2. Catalysts provide a new pathway with a lower activation energy for the reaction to take. The reaction can more easily occur, speeding up the reaction time.
Q25.27E
Approximately how old is a wooden object given that the object has a disintegration rate of 11.0 dis/minxg? It is given that the half-life of this particular wood is 5730 years.
S25.27E
Solve for k
\(\ce{[t1/2=\frac{ln2}{k}]}\)
\(\ce{[(5730)=\frac{0.6931}{k}]}\)
\(\ce{[k=1.21\times 10^{-4}]}\)
solve for t
\(\ce{[k=\frac{-1}{t}\times ln(\frac{Acurrent}{Ainitial})]}\)
\(\ce{[(1.21\times 10^{-4})=\frac{-1}{t}\times ln(\frac{11dis/min}{15dis/min})]}\)
\(\ce{[(1.21\times 10^{-4})=\frac{-1}{t}\times (-0.310155)]}\)

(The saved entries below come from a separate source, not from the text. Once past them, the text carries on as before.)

`src/rtl/integrador_dupla_rampa_if.sv`:
```
// Switch controls from the converter FSM and integrator observables.
// master drives the switches; slave is the integrator model.
interface integrador_dupla_rampa_if #(
  parameter int VM_W = 10,
  parameter int W    = 20
);
  logic            ch_zr;
  logic            ch_vm;
  logic            ch_ref;
  logic [VM_W-1:0] vm;
  logic            Vint_z;
  logic [W-1:0]    acc;
  logic            sat;
  logic            ovr;
  logic            err;

  modport master (
    output ch_zr, ch_vm, ch_ref, vm,
    input  Vint_z, acc, sat, ovr, err
  );

  modport slave (
    input  ch_zr, ch_vm, ch_ref, vm,
    output Vint_z, acc, sat, ovr, err
  );
endinterface

```
`src/rtl/integrador_dupla_rampa.sv`:
```
// Cycle model of the dual-slope front end: switches, integrator and
// zero-crossing comparator feeding the converter FSM.
module integrador_dupla_rampa #(
  parameter int VM_W = 10,
  parameter int VREF = 1000,
  parameter int W    = 20
) (
  input logic                      ck,
  input logic                      rst_s,
  integrador_dupla_rampa_if.slave  bus
);
  localparam logic [W-1:0] REF = W'(VREF);
  localparam logic [W-1:0] TOP = '1;

  typedef enum logic [2:0] {
    M_HOLD, M_ZERO, M_INTEG, M_DEINT, M_ILL
  } mode_t;

  mode_t           mode;
  logic [2:0]      sw;
  logic [VM_W-1:0] vm_s;
  logic [W-1:0]    vm_x;
  logic [W:0]      sum;
  logic [W-1:0]    acc_q, acc_d;
  logic            armed_q, armed_d;
  logic            pulse_q, pulse_d;
  logic            sat_q, sat_d;
  logic            ovr_q, ovr_d;
  logic            err_q, err_d;

  assign sw   = {bus.ch_zr, bus.ch_vm, bus.ch_ref};
  assign vm_s = bus.vm;
  assign vm_x = W'(vm_s);
  assign sum  = {1'b0, acc_q} + {1'b0, vm_x};

  always_comb begin
    unique case (sw)
      3'b000:  mode = M_HOLD;
      3'b100:  mode = M_ZERO;
      3'b010:  mode = M_INTEG;
      3'b001:  mode = M_DEINT;
      default: mode = M_ILL;
    endcase
  end

  always_comb begin
    acc_d   = acc_q;
    armed_d = armed_q;
    pulse_d = 1'b0;
    sat_d   = sat_q;
    ovr_d   = ovr_q;
    err_d   = err_q;
    unique case (1'b1)
      (mode == M_ZERO): begin
        acc_d   = '0;
        armed_d = 1'b0;
        sat_d   = 1'b0;
        ovr_d   = 1'b0;
      end
      (mode == M_INTEG): begin
        acc_d   = sum[W] ? TOP : sum[W-1:0];
        sat_d   = sat_q | sum[W];
        ovr_d   = ovr_q | (vm_x >= REF);
        armed_d = 1'b1;
      end
      (mode == M_DEINT): begin
        if (acc_q > REF) begin
          acc_d = acc_q - REF;
        end else begin
          // final step: one comparator pulse per armed phase
          acc_d   = '0;
          pulse_d = armed_q;
          armed_d = 1'b0;
        end
      end
      (mode == M_ILL): err_d = 1'b1;
      default: ;
    endcase
  end

  always_ff @(posedge ck) begin
    if (rst_s) begin
      acc_q   <= '0;
      armed_q <= 1'b0;
      pulse_q <= 1'b0;
      sat_q   <= 1'b0;
      ovr_q   <= 1'b0;
      err_q   <= 1'b0;
    end else begin
      acc_q   <= acc_d;
      armed_q <= armed_d;
      pulse_q <= pulse_d;
      sat_q   <= sat_d;
      ovr_q   <= ovr_d;
      err_q   <= err_d;
    end
  end

  assign bus.acc    = acc_q;
  assign bus.Vint_z = pulse_q;
  assign bus.sat    = sat_q;
  assign bus.ovr    = ovr_q;
  assign bus.err    = err_q;
endmodule

```
`src/flat_wrapper.sv`:
```
// flat-port wrapper written by rule: the top's interface ports become plain ports
module integrador_dupla_rampa_flat 
#(
  parameter int VM_W = 10,
  parameter int VREF = 1000,
  parameter int W    = 20
)
  (ck, rst_s, bus_ch_zr, bus_ch_vm, bus_ch_ref, bus_vm, bus_Vint_z, bus_acc, bus_sat, bus_ovr, bus_err);
  integrador_dupla_rampa_if #(.VM_W(VM_W), .W(W)) bus_i ();
  input logic ck;
  input logic rst_s;
  input wire logic [$bits(bus_i.ch_zr)-1:0] bus_ch_zr;
  input wire logic [$bits(bus_i.ch_vm)-1:0] bus_ch_vm;
  input wire logic [$bits(bus_i.ch_ref)-1:0] bus_ch_ref;
  input wire logic [$bits(bus_i.vm)-1:0] bus_vm;
  output wire logic [$bits(bus_i.Vint_z)-1:0] bus_Vint_z;
  output wire logic [$bits(bus_i.acc)-1:0] bus_acc;
  output wire logic [$bits(bus_i.sat)-1:0] bus_sat;
  output wire logic [$bits(bus_i.ovr)-1:0] bus_ovr;
  output wire logic [$bits(bus_i.err)-1:0] bus_err;
  assign bus_i.ch_zr = bus_ch_zr;
  assign bus_i.ch_vm = bus_ch_vm;
  assign bus_i.ch_ref = bus_ch_ref;
  assign bus_i.vm = bus_vm;
  assign bus_Vint_z = bus_i.Vint_z;
  assign bus_acc = bus_i.acc;
  assign bus_sat = bus_i.sat;
  assign bus_ovr = bus_i.ovr;
  assign bus_err = bus_i.err;
  integrador_dupla_rampa #(.VM_W(VM_W), .VREF(VREF), .W(W)) u_core (.ck(ck), .rst_s(rst_s), .bus(bus_i));
endmodule
```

\(\ce{[t=2565.26 years old]}\)
This problem is solved using two equations for finding half life reactions. The first step of this solution is solving for the K constant using the equation: t(half life)=ln(2)/k. Once the value of k is known, it can be applied to another equation using the time as well as current and initial amounts of the substance: k=-1/t x ln(Acurrent/Ainitial). Solve for t by plugging in the rest of the known values.
Q21.1.2
Describe the differences between nonionizing and ionizing radiation in terms of the intensity of energy emitted and the effect each has on an atom or molecule after collision. Which nuclear decay reactions are more likely to produce ionizing radiation? nonionizing radiation?
S21.1.2
Ionizing: gives a substantial (and commonly dangerous) amount of energy/radiation, caused by unstable molecules, can take/"knock" electrons off other molecules it interacts with
associated with: gamma rays, alpha particles, beta particles
Non-ionizing: carries less energy, can only have effect on few certain molecules (ex: H2O) in order to remove electrons
associated with: X-rays, not associated with many nuclear decay reactions.
Q24.3.1
Write the name of the following complexes
- [CoCl3(NH3)3]
- [Co(ONO)3(NH3)3]
- [Fe(ox)2(H2O)2]-
- Ag2[HgI4]
S24.3.1
- triamminetrichlorocobalt(III)
- triamminetrinitrito-O-cobalt(III); or triamminetrinitritocobalt(III)
- diaquadioxalatoferrate(III) ion
- silver(I) tetraiodomercurate(II)
1. Put the ligands in alphabetical order
2. Know the root form of each ligand name
3. Put prefixes indicating amounts in front of each non-metal ligand (ex: tri)
4. End with the metal and its charge
specials: if the complex has an overall charge add the word ion to the end of the name, if there are two parts to the complex split the name into a cation and an anion.